Tuesday I woke up much later than usual. My mom had already taken my girls to school and was driving to St. Joseph, Missouri to visit my grandmother. My dad was working from home in the morning since the home nurse was coming to the house. I took a quick shower and consumed all my medicine before the nurse arrived. As frightening as it sounds, I do not remember the nurse coming to my house. Apparently, she came to the house and talked to my dad and I for about 30 minutes before I blacked out. I was going upstairs for some reason and fell down the stairs - breaking stair spindles on the way down. I was unresponsive and purple. The paramedics came to the house and took me to Menorah. My oldest sister, Sally, came to the house as they were bringing me out on the stretcher. My dad rode with me in the ambulance while Sally stayed and locked up the house. 

I woke up in the ER room later. My middle sister, Kim, and dad were looking at me. They looked concerned. Kim asked me if I knew where I was… She asked if I knew what happened. The lights in the room were so bright I had to shut my eyes. What was going on? I had no idea. I opened my eyes and started crying. I was here yesterday. Am I dreaming right now? What are all those loud sounds? My dad told me I blacked out and that he and the home nurse had to call 911. I didn’t know who he was talking about. I don’t remember meeting the home nurse. I lay there, numb, listening to my family tell me what happened. I wanted to surrender to Lyme Disease right then and there. I was done. No more damn it! I’m sick of it! 

The doctor admitted me since I was running a fever and so fatigued. Kim spent the night with me the first night. We snacked on yummy snacks (stuff my mom and the Lyme-diet wouldn’t approve of) and cried our hearts out. It felt good to cry with someone instead of alone. The second night, my dad stayed with me. I kept telling him to go home but am so glad that he persisted on staying. Hospital rooms can be so depressing… My last day in the hospital was Thanksgiving. Our family picture this year is the 3 of us, in a hospital bed - much different than previous years pictures being posted in front of a front door or sitting on a staircase. 

My doctor thinks the black out was my body’s reaction to the “kill off” from the Rocky Mountain Spotted Fever. She thinks the fever, fatigue and headache are a herxheimer reaction to the treatment for Lyme. Neither the “kill off” or the herxheimer reaction are comforting conclusions for Tuesday’s incident. Nevertheless, that’s the answer. I used to teach preschool - like we always told our kiddos, “You get what you get and you don’t throw a fit!”
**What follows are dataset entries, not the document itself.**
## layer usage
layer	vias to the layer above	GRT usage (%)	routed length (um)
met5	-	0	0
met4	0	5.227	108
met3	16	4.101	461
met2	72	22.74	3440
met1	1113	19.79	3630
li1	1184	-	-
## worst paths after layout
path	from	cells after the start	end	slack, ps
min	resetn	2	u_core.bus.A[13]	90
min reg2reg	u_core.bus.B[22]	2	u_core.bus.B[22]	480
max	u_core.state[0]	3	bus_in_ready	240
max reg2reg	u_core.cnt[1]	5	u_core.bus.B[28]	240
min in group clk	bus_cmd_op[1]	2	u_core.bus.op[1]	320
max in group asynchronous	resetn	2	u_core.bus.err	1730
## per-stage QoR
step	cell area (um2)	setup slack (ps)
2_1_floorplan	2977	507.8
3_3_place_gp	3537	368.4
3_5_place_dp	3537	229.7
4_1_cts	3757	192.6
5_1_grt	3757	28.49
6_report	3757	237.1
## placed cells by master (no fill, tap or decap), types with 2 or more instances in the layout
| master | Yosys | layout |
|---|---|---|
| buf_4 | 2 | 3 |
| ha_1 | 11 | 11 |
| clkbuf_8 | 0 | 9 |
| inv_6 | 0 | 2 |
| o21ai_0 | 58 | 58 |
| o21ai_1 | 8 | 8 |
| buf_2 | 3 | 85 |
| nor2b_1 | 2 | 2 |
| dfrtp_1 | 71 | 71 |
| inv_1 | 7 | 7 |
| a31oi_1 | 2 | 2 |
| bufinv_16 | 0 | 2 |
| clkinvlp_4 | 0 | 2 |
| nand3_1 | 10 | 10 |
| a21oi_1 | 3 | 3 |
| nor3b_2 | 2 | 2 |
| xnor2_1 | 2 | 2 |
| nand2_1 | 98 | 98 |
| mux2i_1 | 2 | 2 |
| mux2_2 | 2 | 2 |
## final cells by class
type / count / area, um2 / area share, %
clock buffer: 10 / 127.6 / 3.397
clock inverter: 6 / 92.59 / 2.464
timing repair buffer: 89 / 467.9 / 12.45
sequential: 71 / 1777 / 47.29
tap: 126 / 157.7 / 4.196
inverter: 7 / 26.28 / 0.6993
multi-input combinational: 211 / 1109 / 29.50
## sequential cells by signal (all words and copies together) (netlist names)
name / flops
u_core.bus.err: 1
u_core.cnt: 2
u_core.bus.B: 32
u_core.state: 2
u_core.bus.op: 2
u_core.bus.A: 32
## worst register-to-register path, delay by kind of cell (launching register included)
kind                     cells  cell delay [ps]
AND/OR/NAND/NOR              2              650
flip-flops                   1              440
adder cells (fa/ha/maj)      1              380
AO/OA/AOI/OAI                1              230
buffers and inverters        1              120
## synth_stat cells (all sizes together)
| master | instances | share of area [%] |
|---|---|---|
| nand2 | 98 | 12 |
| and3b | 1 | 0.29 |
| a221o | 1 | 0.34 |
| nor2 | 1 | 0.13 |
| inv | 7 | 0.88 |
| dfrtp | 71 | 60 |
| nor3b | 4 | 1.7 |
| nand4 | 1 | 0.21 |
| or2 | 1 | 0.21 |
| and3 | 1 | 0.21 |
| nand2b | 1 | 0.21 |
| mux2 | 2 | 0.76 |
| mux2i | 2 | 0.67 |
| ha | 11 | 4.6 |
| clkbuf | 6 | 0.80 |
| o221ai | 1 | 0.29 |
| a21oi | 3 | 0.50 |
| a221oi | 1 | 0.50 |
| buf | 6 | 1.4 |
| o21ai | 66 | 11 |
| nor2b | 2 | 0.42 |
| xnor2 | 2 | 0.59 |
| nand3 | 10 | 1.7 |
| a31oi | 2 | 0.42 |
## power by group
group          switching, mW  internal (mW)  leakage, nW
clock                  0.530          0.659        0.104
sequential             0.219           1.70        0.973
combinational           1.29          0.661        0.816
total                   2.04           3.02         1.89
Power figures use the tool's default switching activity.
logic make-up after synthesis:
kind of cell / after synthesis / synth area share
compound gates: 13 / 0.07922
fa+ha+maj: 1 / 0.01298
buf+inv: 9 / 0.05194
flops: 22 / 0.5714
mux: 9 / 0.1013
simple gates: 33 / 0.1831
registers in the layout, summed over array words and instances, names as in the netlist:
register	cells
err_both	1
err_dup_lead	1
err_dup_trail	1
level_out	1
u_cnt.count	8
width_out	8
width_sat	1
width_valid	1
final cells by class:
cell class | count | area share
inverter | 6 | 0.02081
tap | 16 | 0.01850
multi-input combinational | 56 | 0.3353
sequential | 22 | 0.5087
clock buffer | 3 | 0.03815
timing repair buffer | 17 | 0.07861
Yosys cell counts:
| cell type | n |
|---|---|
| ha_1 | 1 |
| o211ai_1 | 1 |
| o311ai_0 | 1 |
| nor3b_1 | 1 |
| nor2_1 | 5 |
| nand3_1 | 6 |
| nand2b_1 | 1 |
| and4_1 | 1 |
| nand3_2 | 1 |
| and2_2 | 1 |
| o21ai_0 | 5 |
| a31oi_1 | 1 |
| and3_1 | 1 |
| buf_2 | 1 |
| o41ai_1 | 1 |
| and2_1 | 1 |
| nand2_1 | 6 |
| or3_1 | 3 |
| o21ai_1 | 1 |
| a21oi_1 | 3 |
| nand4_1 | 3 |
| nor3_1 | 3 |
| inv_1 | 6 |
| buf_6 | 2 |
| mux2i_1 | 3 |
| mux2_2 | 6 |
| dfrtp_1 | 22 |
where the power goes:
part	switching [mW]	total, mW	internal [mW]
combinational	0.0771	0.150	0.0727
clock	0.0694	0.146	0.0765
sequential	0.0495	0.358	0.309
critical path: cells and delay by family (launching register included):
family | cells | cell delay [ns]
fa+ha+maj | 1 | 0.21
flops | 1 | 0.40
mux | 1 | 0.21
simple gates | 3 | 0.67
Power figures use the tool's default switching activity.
## src/rtl/datapath_pkg.sv

```systemverilog
// Shared encodings for the parametrised bus datapath: bus source selects,
// CON condition codes and the memory handshake FSM states.
package datapath_pkg;

    localparam logic [3:0] SRC_REG    = 4'd0;
    localparam logic [3:0] SRC_HI     = 4'd1;
    localparam logic [3:0] SRC_LO     = 4'd2;
    localparam logic [3:0] SRC_ZHI    = 4'd3;
    localparam logic [3:0] SRC_ZLO    = 4'd4;
    localparam logic [3:0] SRC_PC     = 4'd5;
    localparam logic [3:0] SRC_MDR    = 4'd6;
    localparam logic [3:0] SRC_INPORT = 4'd7;
    localparam logic [3:0] SRC_C      = 4'd8;

    localparam logic [1:0] CON_EQZ = 2'd0;
    localparam logic [1:0] CON_NEZ = 2'd1;
    localparam logic [1:0] CON_GEZ = 2'd2;
    localparam logic [1:0] CON_LTZ = 2'd3;

    localparam int unsigned CNT_W = 8;

    typedef enum logic {
        MEM_IDLE = 1'b0,
        MEM_BUSY = 1'b1
    } mem_state_t;

endpackage

```

## src/rtl/mem_if_fsm.sv

```systemverilog
// Request/acknowledge memory handshake with a bounded wait and a sticky
// timeout flag; tells the datapath when MDR should capture read data.
module mem_if_fsm
    import datapath_pkg::*;
#(
    parameter int unsigned TIMEOUT = 15
) (
    input  logic clk,
    input  logic clr,
    input  logic mem_read,
    input  logic mem_write,
    input  logic mem_ack,
    output logic mem_req,
    output logic mem_we,
    output logic mem_busy,
    output logic mem_err,
    output logic mdr_load
);

    localparam logic [CNT_W-1:0] LAST = CNT_W'(TIMEOUT - 1);

    mem_state_t       state, next_state;
    logic [CNT_W-1:0] wait_cnt;
    logic             we_q;
    logic             start;
    logic             timeout;

    assign start    = mem_read | mem_write;
    assign mem_we   = we_q;
    assign mem_busy = (state == MEM_BUSY);

    always_comb begin
        next_state = state;
        mem_req    = 1'b0;
        mdr_load   = 1'b0;
        timeout    = 1'b0;
        case (state)
            MEM_IDLE: begin
                if (start) next_state = MEM_BUSY;
            end
            MEM_BUSY: begin
                mem_req = 1'b1;
                // An ack on the final wait cycle still completes the access.
                if (mem_ack) begin
                    next_state = MEM_IDLE;
                    mdr_load   = ~we_q;
                end else if (wait_cnt == LAST) begin
                    next_state = MEM_IDLE;
                    timeout    = 1'b1;
                end
            end
            default: next_state = MEM_IDLE;
        endcase
    end

    always_ff @(posedge clk or posedge clr) begin
        if (clr) begin
            state    <= MEM_IDLE;
            wait_cnt <= '0;
            we_q     <= 1'b0;
            mem_err  <= 1'b0;
        end else begin
            state <= next_state;
            if (state == MEM_IDLE && start) begin
                we_q     <= mem_write;
                wait_cnt <= '0;
            end else if (state == MEM_BUSY) begin
                wait_cnt <= wait_cnt + 1'b1;
            end
            if (timeout) mem_err <= 1'b1;
        end
    end

endmodule

```

## src/rtl/datapath_p.sv

```systemverilog
// Single-bus CPU datapath: register file with IR-driven select/encode,
// special registers, I/O ports, CON flag and a handshaked memory interface.
module datapath_p
    import datapath_pkg::*;
#(
    parameter int unsigned DATA_W  = 32,
    parameter int unsigned NREGS   = 16,
    parameter int unsigned TIMEOUT = 15
) (
    input  logic                  clk,
    input  logic                  clr,
    input  logic [3:0]            bus_src,
    input  logic                  gra,
    input  logic                  grb,
    input  logic                  grc,
    input  logic                  rin,
    input  logic                  rout,
    input  logic                  ba_out,
    input  logic                  pc_in,
    input  logic                  inc_pc,
    input  logic                  ir_in,
    input  logic                  y_in,
    input  logic                  z_in,
    input  logic                  hi_in,
    input  logic                  lo_in,
    input  logic                  mar_in,
    input  logic                  mdr_in,
    input  logic                  out_in,
    input  logic                  in_strobe,
    input  logic                  con_in,
    input  logic                  mem_read,
    input  logic                  mem_write,
    input  logic [2*DATA_W-1:0]   alu_result,
    input  logic [DATA_W-1:0]     in_port_data,
    input  logic                  mem_ack,
    input  logic [DATA_W-1:0]     mem_rdata,
    output logic [DATA_W-1:0]     bus_data,
    output logic [DATA_W-1:0]     alu_a,
    output logic [DATA_W-1:0]     alu_b,
    output logic [4:0]            ir_opcode,
    output logic                  con_out,
    output logic [DATA_W-1:0]     out_port,
    output logic                  mem_req,
    output logic                  mem_we,
    output logic [DATA_W-1:0]     mem_addr,
    output logic [DATA_W-1:0]     mem_wdata,
    output logic                  mem_busy,
    output logic                  mem_err
);

    localparam int unsigned RA_W  = $clog2(NREGS);
    localparam int unsigned RA_HI = DATA_W - 6;
    localparam int unsigned RB_HI = RA_HI - RA_W;
    localparam int unsigned RC_HI = RB_HI - RA_W;
    localparam int unsigned C_W   = DATA_W - 5 - 3 * RA_W;

    logic [DATA_W-1:0]   regs [NREGS];
    logic [DATA_W-1:0]   pc, ir, mar, mdr, hi, lo, y, in_port;
    logic [2*DATA_W-1:0] z;
    logic [RA_W-1:0]     ra, rb, rc, reg_idx;
    logic [1:0]          c2;
    logic [DATA_W-1:0]   c_ext;
    logic                con_next;
    logic                mdr_load;

    assign ra      = ir[RA_HI -: RA_W];
    assign rb      = ir[RB_HI -: RA_W];
    assign rc      = ir[RC_HI -: RA_W];
    assign c2      = rb[1:0];
    assign c_ext   = {{(DATA_W - C_W){ir[C_W-1]}}, ir[C_W-1:0]};
    assign reg_idx = ({RA_W{gra}} & ra) | ({RA_W{grb}} & rb) | ({RA_W{grc}} & rc);

    assign alu_a     = y;
    assign alu_b     = bus_data;
    assign ir_opcode = ir[DATA_W-1 -: 5];
    assign mem_addr  = mar;
    assign mem_wdata = mdr;

    always_comb begin
        bus_data = '0;
        case (bus_src)
            SRC_REG: begin
                // ba_out turns R0 into a constant zero for base+offset addressing.
                if (rout && !(ba_out && reg_idx == '0)) bus_data = regs[reg_idx];
            end
            SRC_HI:     bus_data = hi;
            SRC_LO:     bus_data = lo;
            SRC_ZHI:    bus_data = z[2*DATA_W-1:DATA_W];
            SRC_ZLO:    bus_data = z[DATA_W-1:0];
            SRC_PC:     bus_data = pc;
            SRC_MDR:    bus_data = mdr;
            SRC_INPORT: bus_data = in_port;
            SRC_C:      bus_data = c_ext;
            default:    bus_data = '0;
        endcase
    end

    always_comb begin
        con_next = 1'b0;
        case (c2)
            CON_EQZ: con_next = (bus_data == '0);
            CON_NEZ: con_next = (bus_data != '0);
            CON_GEZ: con_next = ~bus_data[DATA_W-1];
            CON_LTZ: con_next = bus_data[DATA_W-1];
            default: con_next = 1'b0;
        endcase
    end

    for (genvar g = 0; g < NREGS; g++) begin : g_reg
        always_ff @(posedge clk or posedge clr) begin
            if (clr)                                 regs[g] <= '0;
            else if (rin && reg_idx == RA_W'(g))     regs[g] <= bus_data;
        end
    end

    always_ff @(posedge clk or posedge clr) begin
        if (clr) begin
            pc       <= '0;
            ir       <= '0;
            mar      <= '0;
            mdr      <= '0;
            hi       <= '0;
            lo       <= '0;
            y        <= '0;
            z        <= '0;
            in_port  <= '0;
            out_port <= '0;
            con_out  <= 1'b0;
        end else begin
            if (pc_in)       pc <= bus_data;
            else if (inc_pc) pc <= pc + DATA_W'(1);
            if (ir_in)     ir       <= bus_data;
            if (mar_in)    mar      <= bus_data;
            if (hi_in)     hi       <= bus_data;
            if (lo_in)     lo       <= bus_data;
            if (y_in)      y        <= bus_data;
            if (z_in)      z        <= alu_result;
            if (in_strobe) in_port  <= in_port_data;
            if (out_in)    out_port <= bus_data;
            if (con_in)    con_out  <= con_next;
            // Completing read data takes priority over a bus load of MDR.
            if (mdr_load)    mdr <= mem_rdata;
            else if (mdr_in) mdr <= bus_data;
        end
    end

    mem_if_fsm #(
        .TIMEOUT(TIMEOUT)
    ) u_mem_if (
        .clk      (clk),
        .clr      (clr),
        .mem_read (mem_read),
        .mem_write(mem_write),
        .mem_ack  (mem_ack),
        .mem_req  (mem_req),
        .mem_we   (mem_we),
        .mem_busy (mem_busy),
        .mem_err  (mem_err),
        .mdr_load (mdr_load)
    );

endmodule

```
[config.mk]
export PLATFORM = sky130hd
export DESIGN_NAME = pipe_int_ctrl
export DESIGN_NICKNAME = d
export VERILOG_FILES = /design/src/rtl/pipe_ctrl_pkg.sv /design/src/rtl/irq_prio_enc.sv /design/src/rtl/pipe_int_ctrl.sv
export SDC_FILE = /design/constraint.sdc
export NUM_CORES = 1
export LEC_CHECK = 0
export CAP_MARGIN = 30
export CORE_MARGIN = 4
export CORE_UTILIZATION = 38
export DETAILED_ROUTE_END_ITERATION = 16
export PLACE_DENSITY = 0.82
export RECOVER_POWER = 25
export SYNTH_ARGS = -nofsm -noshare
export SYNTH_HDL_FRONTEND = slang
export SYNTH_SLANG_ARGS = --single-unit
[constraint.sdc]
create_clock -name clk -period 2.5 [get_ports clk]
set_clock_uncertainty 0.15 [all_clocks]
set_input_delay 0.25 -clock clk [delete_from_list [all_inputs] [get_ports clk]]
set_output_delay 0.25 -clock clk [all_outputs]
set_load 0.05 [all_outputs]
[src/rtl/pipe_ctrl_pkg.sv]
`default_nettype none
// ============================================================================
// Module   : pipe_ctrl_pkg
// Purpose  : Shared encodings and defaults for the front-end pipeline controller
// Revision : 1.0 - initial release
// ============================================================================
package pipe_ctrl_pkg;

    localparam logic [1:0] PCSEL_SEQ = 2'b00;
    localparam logic [1:0] PCSEL_VEC = 2'b01;
    localparam logic [1:0] PCSEL_EPC = 2'b10;

    localparam logic [31:0] VEC_BASE_DEF   = 32'h0000_0800;
    localparam logic [31:0] VEC_STRIDE_DEF = 32'h0000_0020;

    typedef enum logic [0:0] {
        IDLE    = 1'b0,
        HANDLER = 1'b1
    } ctrl_state_t;

endpackage
`default_nettype wire

[src/rtl/irq_prio_enc.sv]
`default_nettype none
// ============================================================================
// Module   : irq_prio_enc
// Purpose  : Masked priority encoder, lowest set index wins
// Revision : 1.0 - initial release
// ============================================================================
module irq_prio_enc #(
    parameter int N     = 4,
    parameter int IDX_W = (N > 1) ? $clog2(N) : 1
) (
    input  logic [N-1:0]     i_pending,
    input  logic [N-1:0]     i_mask,
    output logic             o_valid,
    output logic [IDX_W-1:0] o_index
);

    logic [N-1:0] w_req;

    assign w_req = i_pending & i_mask;

    // Scan from the top down so the last hit is the lowest index.
    always_comb begin
        o_valid = 1'b0;
        o_index = '0;
        for (int i = N - 1; i >= 0; i--) begin
            if (w_req[i]) begin
                o_valid = 1'b1;
                o_index = IDX_W'(i);
            end
        end
    end

endmodule
`default_nettype wire

[src/rtl/pipe_int_ctrl.sv]
`default_nettype none
// ============================================================================
// Module   : pipe_int_ctrl
// Purpose  : IF/ID/PC control: load-use stall, branch flush, interrupt entry/ERET
// Revision : 1.0 - initial release
// ============================================================================
module pipe_int_ctrl
    import pipe_ctrl_pkg::*;
#(
    parameter int               N_IRQ      = 4,
    parameter logic [31:0]      VEC_BASE   = VEC_BASE_DEF,
    parameter logic [31:0]      VEC_STRIDE = VEC_STRIDE_DEF,
    parameter logic [N_IRQ-1:0] MASK_RST   = {N_IRQ{1'b1}}
) (
    input  logic                     clk,
    input  logic                     reset,
    input  logic [N_IRQ-1:0]         irq_src,
    input  logic                     irq_mask_we,
    input  logic [N_IRQ-1:0]         irq_mask_wdata,
    input  logic [31:0]              IF_PC,
    input  logic [4:0]               ID_rs,
    input  logic [4:0]               ID_rt,
    input  logic                     ID_eret,
    input  logic                     EX_MemRead,
    input  logic [4:0]               EX_rt,
    input  logic                     branch_taken,
    output logic                     PCWrite,
    output logic [1:0]               pc_sel,
    output logic                     IF_IDWrite,
    output logic                     IF_Flush,
    output logic                     ID_EX_Flush,
    output logic                     INT_detected,
    output logic                     INT_restore,
    output logic [31:0]              int_vector,
    output logic [31:0]              epc,
    output logic [$clog2(N_IRQ)-1:0] int_cause,
    output logic                     in_handler,
    output logic [N_IRQ-1:0]         irq_mask
);

    localparam int               c_idx_w = $clog2(N_IRQ);
    localparam logic [N_IRQ-1:0] c_one   = N_IRQ'(1);

    ctrl_state_t          r_state;
    ctrl_state_t          w_state_nxt;
    logic [N_IRQ-1:0]     r_pending;
    logic [N_IRQ-1:0]     r_irq_prev;
    logic [N_IRQ-1:0]     r_irq_mask;
    logic [31:0]          r_epc;
    logic [c_idx_w-1:0]   r_int_cause;

    logic                 w_valid;
    logic [c_idx_w-1:0]   w_sel;
    logic                 w_stall;
    logic                 w_take;
    logic [N_IRQ-1:0]     w_clr;

    irq_prio_enc #(
        .N     (N_IRQ),
        .IDX_W (c_idx_w)
    ) u_prio (
        .i_pending (r_pending),
        .i_mask    (r_irq_mask),
        .o_valid   (w_valid),
        .o_index   (w_sel)
    );

    assign w_stall = EX_MemRead && (EX_rt != 5'd0) &&
                     ((EX_rt == ID_rs) || (EX_rt == ID_rt));

    assign int_vector = VEC_BASE + (32'(w_sel) * VEC_STRIDE);
    assign w_clr      = w_take ? (c_one << w_sel) : '0;
    assign epc        = r_epc;
    assign int_cause  = r_int_cause;
    assign irq_mask   = r_irq_mask;
    assign in_handler = (r_state == HANDLER);

    always_comb begin
        PCWrite      = 1'b1;
        pc_sel       = PCSEL_SEQ;
        IF_IDWrite   = 1'b1;
        IF_Flush     = 1'b0;
        ID_EX_Flush  = 1'b0;
        INT_detected = 1'b0;
        INT_restore  = 1'b0;
        w_take       = 1'b0;
        w_state_nxt  = r_state;
        if (reset) begin
            PCWrite     = 1'b0;
            IF_IDWrite  = 1'b0;
            IF_Flush    = 1'b1;
            ID_EX_Flush = 1'b1;
        end else if (branch_taken) begin
            IF_IDWrite  = 1'b0;
            IF_Flush    = 1'b1;
            ID_EX_Flush = 1'b1;
        end else if (w_stall) begin
            PCWrite     = 1'b0;
            IF_IDWrite  = 1'b0;
            ID_EX_Flush = 1'b1;
        end else if ((r_state == IDLE) && w_valid) begin
            INT_detected = 1'b1;
            pc_sel       = PCSEL_VEC;
            IF_IDWrite   = 1'b0;
            ID_EX_Flush  = 1'b1;
            w_take       = 1'b1;
            w_state_nxt  = HANDLER;
        end else if ((r_state == HANDLER) && ID_eret) begin
            // The ERET itself is squashed; IF/ID restores the backed-up word.
            INT_restore = 1'b1;
            pc_sel      = PCSEL_EPC;
            IF_IDWrite  = 1'b0;
            ID_EX_Flush = 1'b1;
            w_state_nxt = IDLE;
        end
    end

    always_ff @(posedge clk) begin
        if (reset) begin
            r_state     <= IDLE;
            r_pending   <= '0;
            r_irq_prev  <= '0;
            r_irq_mask  <= MASK_RST;
            r_epc       <= '0;
            r_int_cause <= '0;
        end else begin
            r_state    <= w_state_nxt;
            r_irq_prev <= irq_src;
            // A fresh edge on the serviced source overrides its clear.
            r_pending  <= (r_pending & ~w_clr) | (irq_src & ~r_irq_prev);
            if (irq_mask_we) begin
                r_irq_mask <= irq_mask_wdata;
            end
            if (w_take) begin
                r_epc       <= IF_PC;
                r_int_cause <= w_sel;
            end
        end
    end

endmodule
`default_nettype wire
--- src/rtl/puf_response_gen.sv ---
// Ring-oscillator PUF response generator.
// Counts rising edges of two multiplexer-selected ring oscillators over equal
// windows. The response bit is 1 when oscillator A produced more edges than B.
// Optional feature: define PUF_TIE_DETECT_EN to add the 'tie' output, which
// flags equal counts.
module puf_response_gen #(
  parameter int CNT_W  = 16,
  parameter int WINDOW = 256,
  parameter int SETTLE = 4
) (
  input  logic             clk,
  input  logic             rst,
  input  logic             start,
  input  logic [5:0]       challenge,
  input  logic             ro_in,
  output logic [2:0]       sel,
  output logic             busy,
  output logic             done,
  output logic             response,
  output logic [CNT_W-1:0] count_a,
  output logic [CNT_W-1:0] count_b
`ifdef PUF_TIE_DETECT_EN
  ,
  output logic             tie
`endif
);

  // One down-counter times both settle and count phases, so size it for the longer one.
  localparam int TMR_MAX = (WINDOW > SETTLE) ? WINDOW : SETTLE;
  localparam int TMR_W   = $clog2(TMR_MAX);
  localparam logic [TMR_W-1:0] SETTLE_LD = TMR_W'(SETTLE - 1);
  localparam logic [TMR_W-1:0] WINDOW_LD = TMR_W'(WINDOW - 1);
  localparam logic [CNT_W-1:0] CNT_MAX   = '1;

  typedef enum logic [2:0] {
    IDLE,
    SETTLE_A,
    COUNT_A,
    SETTLE_B,
    COUNT_B,
    COMPARE,
    DONE
  } state_t;

  state_t             state_q, state_d;
  logic [TMR_W-1:0]   tmr_q, tmr_d;
  logic [2:0]         chal_b_q, chal_b_d;
  logic [2:0]         sel_q, sel_d;
  // sync_q[0] is the metastability flop, sync_q[1] the synchronized value,
  // and sync_q[2] the previous synchronized value used for edge detection.
  logic [2:0]         sync_q, sync_d;
  logic [CNT_W-1:0]   cnt_a_q, cnt_a_d;
  logic [CNT_W-1:0]   cnt_b_q, cnt_b_d;
  logic [CNT_W-1:0]   count_a_q, count_a_d;
  logic [CNT_W-1:0]   count_b_q, count_b_d;
  logic               resp_q, resp_d;
`ifdef PUF_TIE_DETECT_EN
  logic               tie_q, tie_d;
`endif
  logic               edge_det;

  assign edge_det = sync_q[1] & ~sync_q[2];

  // Sequencer: phase order, phase timer, challenge capture and mux select.
  always_comb begin
    state_d  = state_q;
    tmr_d    = tmr_q;
    chal_b_d = chal_b_q;
    sel_d    = sel_q;
    case (state_q)
      IDLE: begin
        if (start) begin
          state_d  = SETTLE_A;
          tmr_d    = SETTLE_LD;
          chal_b_d = challenge[5:3];
          sel_d    = challenge[2:0];
        end
      end
      SETTLE_A: begin
        if (tmr_q == '0) begin
          state_d = COUNT_A;
          tmr_d   = WINDOW_LD;
        end else begin
          tmr_d = tmr_q - 1'b1;
        end
      end
      COUNT_A: begin
        if (tmr_q == '0) begin
          state_d = SETTLE_B;
          tmr_d   = SETTLE_LD;
          sel_d   = chal_b_q;
        end else begin
          tmr_d = tmr_q - 1'b1;
        end
      end
      SETTLE_B: begin
        if (tmr_q == '0) begin
          state_d = COUNT_B;
          tmr_d   = WINDOW_LD;
        end else begin
          tmr_d = tmr_q - 1'b1;
        end
      end
      COUNT_B: begin
        if (tmr_q == '0) begin
          state_d = COMPARE;
        end else begin
          tmr_d = tmr_q - 1'b1;
        end
      end
      COMPARE: state_d = DONE;
      DONE:    state_d = IDLE;
      default: state_d = IDLE;
    endcase
  end

  // Datapath: synchronizer shift, saturating edge counters, result capture.
  always_comb begin
    sync_d    = {sync_q[1:0], ro_in};
    cnt_a_d   = cnt_a_q;
    cnt_b_d   = cnt_b_q;
    count_a_d = count_a_q;
    count_b_d = count_b_q;
    resp_d    = resp_q;
`ifdef PUF_TIE_DETECT_EN
    tie_d     = tie_q;
`endif
    case (state_q)
      SETTLE_A: cnt_a_d = '0;
      COUNT_A: begin
        if (edge_det && (cnt_a_q != CNT_MAX)) cnt_a_d = cnt_a_q + 1'b1;
      end
      SETTLE_B: cnt_b_d = '0;
      COUNT_B: begin
        if (edge_det && (cnt_b_q != CNT_MAX)) cnt_b_d = cnt_b_q + 1'b1;
      end
      COMPARE: begin
        count_a_d = cnt_a_q;
        count_b_d = cnt_b_q;
        resp_d    = (cnt_a_q > cnt_b_q);
`ifdef PUF_TIE_DETECT_EN
        tie_d     = (cnt_a_q == cnt_b_q);
`endif
      end
      default: ;
    endcase
  end

  // State and datapath registers, all cleared by the asynchronous reset.
  always_ff @(posedge clk or negedge rst) begin
    if (!rst) begin
      state_q   <= IDLE;
      tmr_q     <= '0;
      chal_b_q  <= '0;
      sel_q     <= '0;
      sync_q    <= '0;
      cnt_a_q   <= '0;
      cnt_b_q   <= '0;
      count_a_q <= '0;
      count_b_q <= '0;
      resp_q    <= 1'b0;
`ifdef PUF_TIE_DETECT_EN
      tie_q     <= 1'b0;
`endif
    end else begin
      state_q   <= state_d;
      tmr_q     <= tmr_d;
      chal_b_q  <= chal_b_d;
      sel_q     <= sel_d;
      sync_q    <= sync_d;
      cnt_a_q   <= cnt_a_d;
      cnt_b_q   <= cnt_b_d;
      count_a_q <= count_a_d;
      count_b_q <= count_b_d;
      resp_q    <= resp_d;
`ifdef PUF_TIE_DETECT_EN
      tie_q     <= tie_d;
`endif
    end
  end

  assign sel      = sel_q;
  assign busy     = (state_q != IDLE);
  assign done     = (state_q == DONE);
  assign response = resp_q;
  assign count_a  = count_a_q;
  assign count_b  = count_b_q;
`ifdef PUF_TIE_DETECT_EN
  assign tie      = tie_q;
`endif

endmodule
In spite of all the “shit” Lyme seems to be tossing my way lately, I’m trying my best to stay optimistic. I want to get dressed up and go out on a Friday or Saturday night. I want to feel admired again by someone of the opposite sex. I want a glass of wine! I want to feel pretty again. These are stupid and silly things, I know, but I long for them! I so long for them! 

You don’t realize how much of your life has been stolen until you start reflecting. I can’t reflect a lot because it hurts too much. Reflecting makes me sad but it also makes me really angry. I took my health and happiness for granted. I thought I was invincible - nothing could kidnap my health from me! Advice from your Limey Liz friend (thanks for the nickname Amanda) - Take nothing for granted!

 Over and out my people!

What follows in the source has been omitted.